Ubisoft ha confirmado el lanzamiento de Assassin’s Creed Black Flag Resynced, una revisión del título de 2013 que llegará el 9 de julio a plataformas actuales. El proyecto, liderado por Ubisoft Singapore con apoyo del equipo original, utiliza una versión actualizada del motor Anvil, lo que permite rehacer buena parte del apartado técnico sin romper la base jugable del clásico.
La propuesta va más allá de un remaster convencional. Ubisoft introduce mejoras visuales, ajustes en el combate renovado y cambios en mecánicas clave como el sigilo o el parkour, lo que apunta a una experiencia más alineada con los estándares actuales dentro del sector del gaming.
Un salto gráfico notable con RTGI y simulación avanzada
El apartado técnico es uno de los pilares de esta revisión. Black Flag Resynced incorpora iluminación con trazado de rayos (RTGI), reflejos avanzados y una reconstrucción completa de assets, lo que eleva de forma clara la fidelidad visual respecto al original.
Uno de los cambios más relevantes está en el sistema de agua y simulación oceánica, completamente modernizado para mejorar tanto el aspecto como la interacción durante la navegación. A esto se suma un sistema de clima dinámico y objetos reactivos, que refuerzan la sensación de mundo vivo.
El resultado es un salto evidente frente a la versión original, especialmente en entornos marítimos, donde la combinación de iluminación, física del agua y densidad de escena marca diferencias claras.

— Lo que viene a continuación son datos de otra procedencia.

This is an optimization exercise on Yosys and OpenROAD, whose aim is small area, not a production implementation. The RTL was checked by simulation tests, not by an equivalence proof against the original design. Power figures rest on the tool's default switching activity, not on a simulated workload.

==> flow/design.v <==
module stm_core (
    input  wire        clk,
    input  wire        rst,
    input  wire        cmd_valid,
    output wire        cmd_ready,
    input  wire [31:0] cmd_hdr,
    input  wire [31:0] cmd_w1,
    input  wire [31:0] cmd_w2,
    output reg         rsp_valid,
    output wire [31:0] rsp_r0,
    output reg  [31:0] rsp_r1,
    input  wire [3:0]  rx_valid,
    input  wire [31:0] rx_data,
    input  wire [3:0]  txrdy,
    output reg         tx_valid,
    output reg  [1:0]  tx_chan,
    output reg  [7:0]  tx_data,
    input  wire [3:0]  tick,
    output reg         cb_valid,
    output reg  [1:0]  cb_timer,
    output reg  [31:0] cb_token
);
    localparam D = 79;               
    reg  [3:0]        sc_bound;
    reg  [3:0]        sc_rxie;
    reg  [3:0]        sc_rxne;
    reg  [3:0]        sc_txe;
    reg  [6:0]        sc_cnt [0:3];
    reg  [D*8-1:0]    sr     [0:3];
    reg  [1:0]        tm_life [0:3];   
    reg  [3:0]        tm_base;
    reg  [3:0]        tm_uie;
    reg  [3:0]        tm_uif;
    reg  [31:0]       tm_period [0:3];
    reg  [31:0]       tm_cb   [0:3];
    reg  [15:0]       tm_arr  [0:3];
    reg  [15:0]       tm_cnt  [0:3];
    reg               wait_tx;         
    reg  [2:0]        r_code;
    reg               r_ill;
    reg  [7:0]        r_byte;
    reg               r_open;
    assign rsp_r0 = {15'h0, r_open, r_byte, {5{r_ill}}, r_code};
    wire [3:0] tm_run;
    genvar g;
    generate
        for (g = 0; g < 4; g = g + 1) begin : g_run
            assign tm_run[g] = (tm_life[g] == 2'd2);
        end
    endgenerate
    wire [3:0] sc_irq = sc_rxie & sc_rxne;
    wire [3:0] tm_irq = tm_uie & tm_uif;
    wire       any_sc = |sc_irq;
    wire       any_tm = |tm_irq;
    assign cmd_ready = !wait_tx && !any_sc && !any_tm;
    wire [3:0] sc_hot = sc_irq & ~{sc_irq[2:0], 1'b0} & ~{sc_irq[1:0], 2'b0} & ~{sc_irq[0], 3'b0};
    wire [3:0] tm_hot = tm_irq & ~{tm_irq[2:0], 1'b0} & ~{tm_irq[1:0], 2'b0} & ~{tm_irq[0], 3'b0};
    wire [3:0] tm_do  = any_sc ? 4'h0 : tm_hot;         
    wire [1:0] tm_sel = {tm_irq[0] == 1'b0 && tm_irq[1] == 1'b0,
                         tm_irq[0] == 1'b0 && (tm_irq[1] || !tm_irq[2])};
    wire [7:0]  c_top = cmd_hdr[31:24];
    wire [3:0]  c_op  = cmd_hdr[27:24];
    wire [15:0] c_imm = cmd_hdr[15:0];
    wire [1:0]  c_ch  = cmd_hdr[17:16];
    wire c_byte_op = (c_top == 8'h14) || (c_top == 8'h20) || (c_top == 8'h21);
    wire c_imm_ok  = (c_imm[15:8] == 8'h00) && (c_byte_op || c_imm[7:0] == 8'h00);
    wire c_is_sc   = (cmd_hdr[31:28] == 4'h1) && (c_op <= 4'h6);
    wire c_is_tm   = (cmd_hdr[31:28] == 4'h2) && (c_op <= 4'h5);
    wire c_legal   = (c_is_sc || c_is_tm) && c_imm_ok;
    wire c_idok    = (cmd_hdr[23:18] == 6'h0);
    wire accept = cmd_valid && cmd_ready;
    wire do_cmd = accept && c_legal && c_idok;      
    wire do_sc  = do_cmd && c_is_sc;
    wire do_tm  = do_cmd && c_is_tm;
    wire [3:0] ch_hot = 4'b1 << c_ch;
    wire sc_clr  = do_sc && (c_op == 4'h0 || c_op == 4'h1 || c_op == 4'h3);
    wire sc_strt = do_sc && (c_op == 4'h2);
    wire sc_putc = do_sc && (c_op == 4'h4);
    wire sc_getc = do_sc && (c_op == 4'h5 || c_op == 4'h6);
    wire tm_init = do_tm && (c_op == 4'h0 || c_op == 4'h1);
    wire tm_open = do_tm && (c_op == 4'h2);
    wire tm_wr   = do_tm && (c_op == 4'h3);
    wire tm_cls  = do_tm && (c_op == 4'h4);
    wire tm_rd   = do_tm && (c_op == 4'h5);
    wire       bound_c = sc_bound[c_ch];
    wire       txe_c   = sc_txe[c_ch];
    wire [1:0] life_c  = tm_life[c_ch];
    wire       run_c   = tm_run[c_ch];
    wire       unconf_c = (life_c == 2'd0);
    wire       opened_c = life_c[1] || tm_uie[c_ch];
    wire       cb_zero = (cmd_w2 == 32'h0);
    wire       base_bad = (c_imm[7:1] != 7'h0);
    wire        base_c = tm_base[c_ch];
    wire [19:0] p10    = {cmd_w1[15:0], 3'b000} + {2'b00, cmd_w1[15:0], 1'b0};
    wire        big_us = |cmd_w1[31:16];
    wire        big_ms = (|cmd_w1[31:13]) || (cmd_w1[12:0] > 13'd6553);
    wire [15:0] reload = base_c ? (big_ms ? 16'hFFFF : p10[15:0])
                                : (big_us ? 16'hFFFF : cmd_w1[15:0]);
    wire putc_send = sc_putc && bound_c && txe_c;
    wire putc_wait = sc_putc && bound_c && !txe_c;
    wire wait_go   = wait_tx && !any_sc && !any_tm && sc_txe[tx_chan];
    reg  [7:0] rd_ch [0:3];
    integer k, c;
    always @* begin
        for (c = 0; c < 4; c = c + 1) begin
            rd_ch[c] = 8'h00;
            for (k = 0; k < D; k = k + 1)
                if (sc_cnt[c] == k + 1)
                    rd_ch[c] = rd_ch[c] | sr[c][k*8 +: 8];
        end
    end
    wire [7:0] rd_byte = rd_ch[c_ch];
    wire [3:0] sc_txe_clr = (putc_send ? ch_hot : 4'h0) |
                            (wait_go ? (4'b1 << tx_chan) : 4'h0);
    generate
        for (g = 0; g < 4; g = g + 1) begin : g_sc
            wire h     = sc_hot[g];                           
            wire mine  = (c_ch == g);
            wire clr   = sc_clr && mine;
            wire get   = sc_getc && mine && (sc_cnt[g] != 7'd0);
            wire rxne_s = sc_rxne[g] && !h;                   
            wire arr   = rx_valid[g] && !rxne_s;
            wire [6:0] cnt_s = h ? sc_cnt[g] + 7'd1 :
                               clr ? 7'd0 :
                               get ? sc_cnt[g] - 7'd1 : sc_cnt[g];
            always @(posedge clk) begin
                if (arr)
                    sr[g] <= {sr[g][(D-1)*8-1:0], rx_data[g*8 +: 8]};
            end
            always @(posedge clk) begin
                if (rst) begin
                    sc_cnt[g]   <= 7'd0;
                    sc_rxne[g]  <= 1'b0;
                    sc_txe[g]   <= 1'b1;
                    sc_bound[g] <= 1'b0;
                    sc_rxie[g]  <= 1'b0;
                end else begin
                    sc_cnt[g]  <= (arr && cnt_s == 7'd79) ? 7'd78 : cnt_s;
                    sc_rxne[g] <= rxne_s || rx_valid[g];
                    sc_txe[g]  <= (sc_txe[g] && !sc_txe_clr[g]) || txrdy[g];
                    if (sc_clr && mine)
                        sc_bound[g] <= (c_op != 4'h3);
                    if (sc_strt && mine && sc_bound[g])
                        sc_rxie[g] <= 1'b1;
                end
            end
        end
    endgenerate
    generate
        for (g = 0; g < 4; g = g + 1) begin : g_tm
            wire mine   = (c_ch == g);
            wire init   = tm_init && mine && unconf_c && !base_bad;
            wire open   = tm_open && mine && !unconf_c;
            wire openok = open && !cb_zero;
            wire wr     = tm_wr && mine && run_c;
            wire cls    = tm_cls && mine && run_c;
            wire setp   = open || wr;
            wire rst_cnt = openok || wr;
            wire        run_s = openok || (tm_run[g] && !cls);
            wire [15:0] arr_s = setp ? reload : tm_arr[g];
            wire [15:0] cnt_s = rst_cnt ? 16'h0 : tm_cnt[g];
            wire        uif_s = tm_uif[g] && !tm_do[g] && !rst_cnt;
            wire [15:0] inc   = cnt_s + 16'd1;
            wire        hit   = (inc == arr_s);
            wire        tk    = tick[g] && run_s && (arr_s != 16'h0);
            always @(posedge clk) begin
                if (setp)
                    tm_period[g] <= cmd_w1;
                if (setp)
                    tm_arr[g] <= reload;
                if (openok)
                    tm_cb[g] <= cmd_w2;
                if (init)
                    tm_base[g] <= c_imm[0];
                tm_cnt[g] <= tk ? (hit ? 16'h0 : inc) : cnt_s;
            end
            always @(posedge clk) begin
                if (rst) begin
                    tm_life[g]   <= 2'd0;
                    tm_uie[g]    <= 1'b0;
                    tm_uif[g]    <= 1'b0;
                end else begin
                    if (init)
                        tm_life[g] <= 2'd1;
                    else if (openok)
                        tm_life[g] <= 2'd2;
                    else if (cls)
                        tm_life[g] <= 2'd3;
                    if (setp)
                        tm_uie[g] <= 1'b1;
                    else if (cls)
                        tm_uie[g] <= 1'b0;
                    tm_uif[g] <= uif_s || (tk && hit);
                end
            end
        end
    endgenerate
    reg [2:0] code;
    always @* begin
        code = 3'd0;
        if (!c_idok)
            code = 3'd1;
        else if (c_is_sc) begin
            if ((c_op == 4'h2 || c_op == 4'h4) && !bound_c)
                code = 3'd2;
        end else begin
            case (c_op)
                4'h0, 4'h1: code = !unconf_c ? 3'd3 : base_bad ? 3'd5 : 3'd0;
                4'h2:       code = unconf_c ? 3'd2 : cb_zero ? 3'd4 : 3'd0;
                4'h3, 4'h4: code = run_c ? 3'd0 : 3'd6;
                default:    code = 3'd0;
            endcase
        end
    end
    always @(posedge clk) begin
        r_ill    <= !c_legal;
        r_code   <= c_legal ? code : 3'd7;
        r_byte   <= sc_getc ? rd_byte : 8'h00;
        r_open   <= tm_rd && run_c;
        rsp_r1   <= (tm_rd && opened_c) ? tm_period[c_ch] : 32'h0;
        cb_timer <= tm_sel;
        cb_token <= tm_cb[tm_sel];
        if (sc_putc && bound_c) begin
            tx_chan <= c_ch;
            tx_data <= c_imm[7:0];
        end
        if (wait_go) begin
            r_ill  <= 1'b0;
            r_code <= 3'd0;
            r_byte <= 8'h00;
            r_open <= 1'b0;
            rsp_r1 <= 32'h0;
        end
    end
    always @(posedge clk) begin
        if (rst) begin
            wait_tx   <= 1'b0;
            rsp_valid <= 1'b0;
            tx_valid  <= 1'b0;
            cb_valid  <= 1'b0;
        end else begin
            rsp_valid <= (accept && !putc_wait) || wait_go;
            tx_valid  <= putc_send || wait_go;
            cb_valid  <= (|tm_do) && tm_run[tm_sel];
            if (putc_wait)
                wait_tx <= 1'b1;
            else if (wait_go)
                wait_tx <= 1'b0;
        end
    end
endmodule
export LEC_CHECK = 0
export CAP_MARGIN = 20
export CORE_MARGIN = 2
export CORE_UTILIZATION = 50
export PLACE_DENSITY = 0.75
export SLEW_MARGIN = 20
create_clock -name core_clock -period 10.0 [get_ports {clk}]
standard.sh (not shown) runs the stock make flow with config.mk's settings and CLKGATE_MAP_FILE= SYNTH_SCRIPT=/design/flow/synth_recipe.tcl, a recipe that flattens the netlist after the stock synthesis.
==> flow/flow/run.sh <==
#!/bin/bash
export BUFFER_PORTS_ARGS="-buffer_cell sky130_fd_sc_hd__buf_1"
export CTS_ARGS="-sink_clustering_enable -repair_clock_nets -dont_use_dummy_load -buf_list {sky130_fd_sc_hd__clkbuf_8}"
bash standard.sh finish > standard.log 2>&1
The starting point went through all stages and came out clean.
==> next run, changes <==
==> flow/flow/run.sh (replaced) <==
#!/bin/bash
export BUFFER_PORTS_ARGS="-buffer_cell sky130_fd_sc_hd__buf_1"
export CTS_ARGS="-sink_clustering_enable -repair_clock_nets -dont_use_dummy_load"
bash standard.sh finish > standard.log 2>&1
=> The new run completed without violations; clock-buffer cell count goes down by 153; synthesized cell count does not change; via count goes down by 1.1%; non-clock buffer count goes up by 1; cell area goes up by 1.1%; setup slack degrades by 160 ps; clock power goes up by about 17%; final cell count goes down by 1.5%.

-- static timing again, ports no longer ideal --
The results above use ideal ports. As a check the final layouts listed here were re-extracted and re-timed, cells and wires unchanged.
Step 1 (the two cells are an assumption about what drives the block):
set clk [get_ports {clk}]
set_driving_cell -lib_cell sky130_fd_sc_hd__clkbuf_16 $clk
set_driving_cell -lib_cell sky130_fd_sc_hd__buf_2 [delete_from_list [all_inputs] $clk]
Step 2 moves the port delays by t, midway between the first and last clock arrival at a register: inputs arrive t later, outputs are due t later. That takes back most of the time a late clock gives input paths.
a / b / c = ideal ports / drivers / drivers and shift; a / b = the first two.
run	t, ns	slack for setup (ns)	worst register clock-pin slew, ns
the first run	1.224	2.983 / 2.984 / 1.760	0.07 / 0.07
the second run	1.037	2.822 / 2.895 / 1.858	0.07 / 0.07
After both steps setup and hold are still met in every run listed. The setup slack of the first run, which loses most, moves by +0.001 ns with the drivers and by -1.223 ns with both steps.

Jugabilidad actualizada sin romper la base original
En el plano jugable, Ubisoft ha optado por una actualización progresiva. El combate renovado introduce mejoras en animaciones, respuesta y ritmo, buscando una sensación más fluida sin alterar la identidad del juego.
El sigilo también recibe ajustes, con mejoras en la IA enemiga y nuevas opciones para el jugador, mientras que el parkour se beneficia de movimientos más naturales y mejor integración con el entorno. Además, el combate naval ha sido revisado para ofrecer una experiencia más consistente.
Estos cambios no transforman el diseño original, pero sí eliminan fricciones y acercan la experiencia a estándares actuales dentro del género acción-aventura.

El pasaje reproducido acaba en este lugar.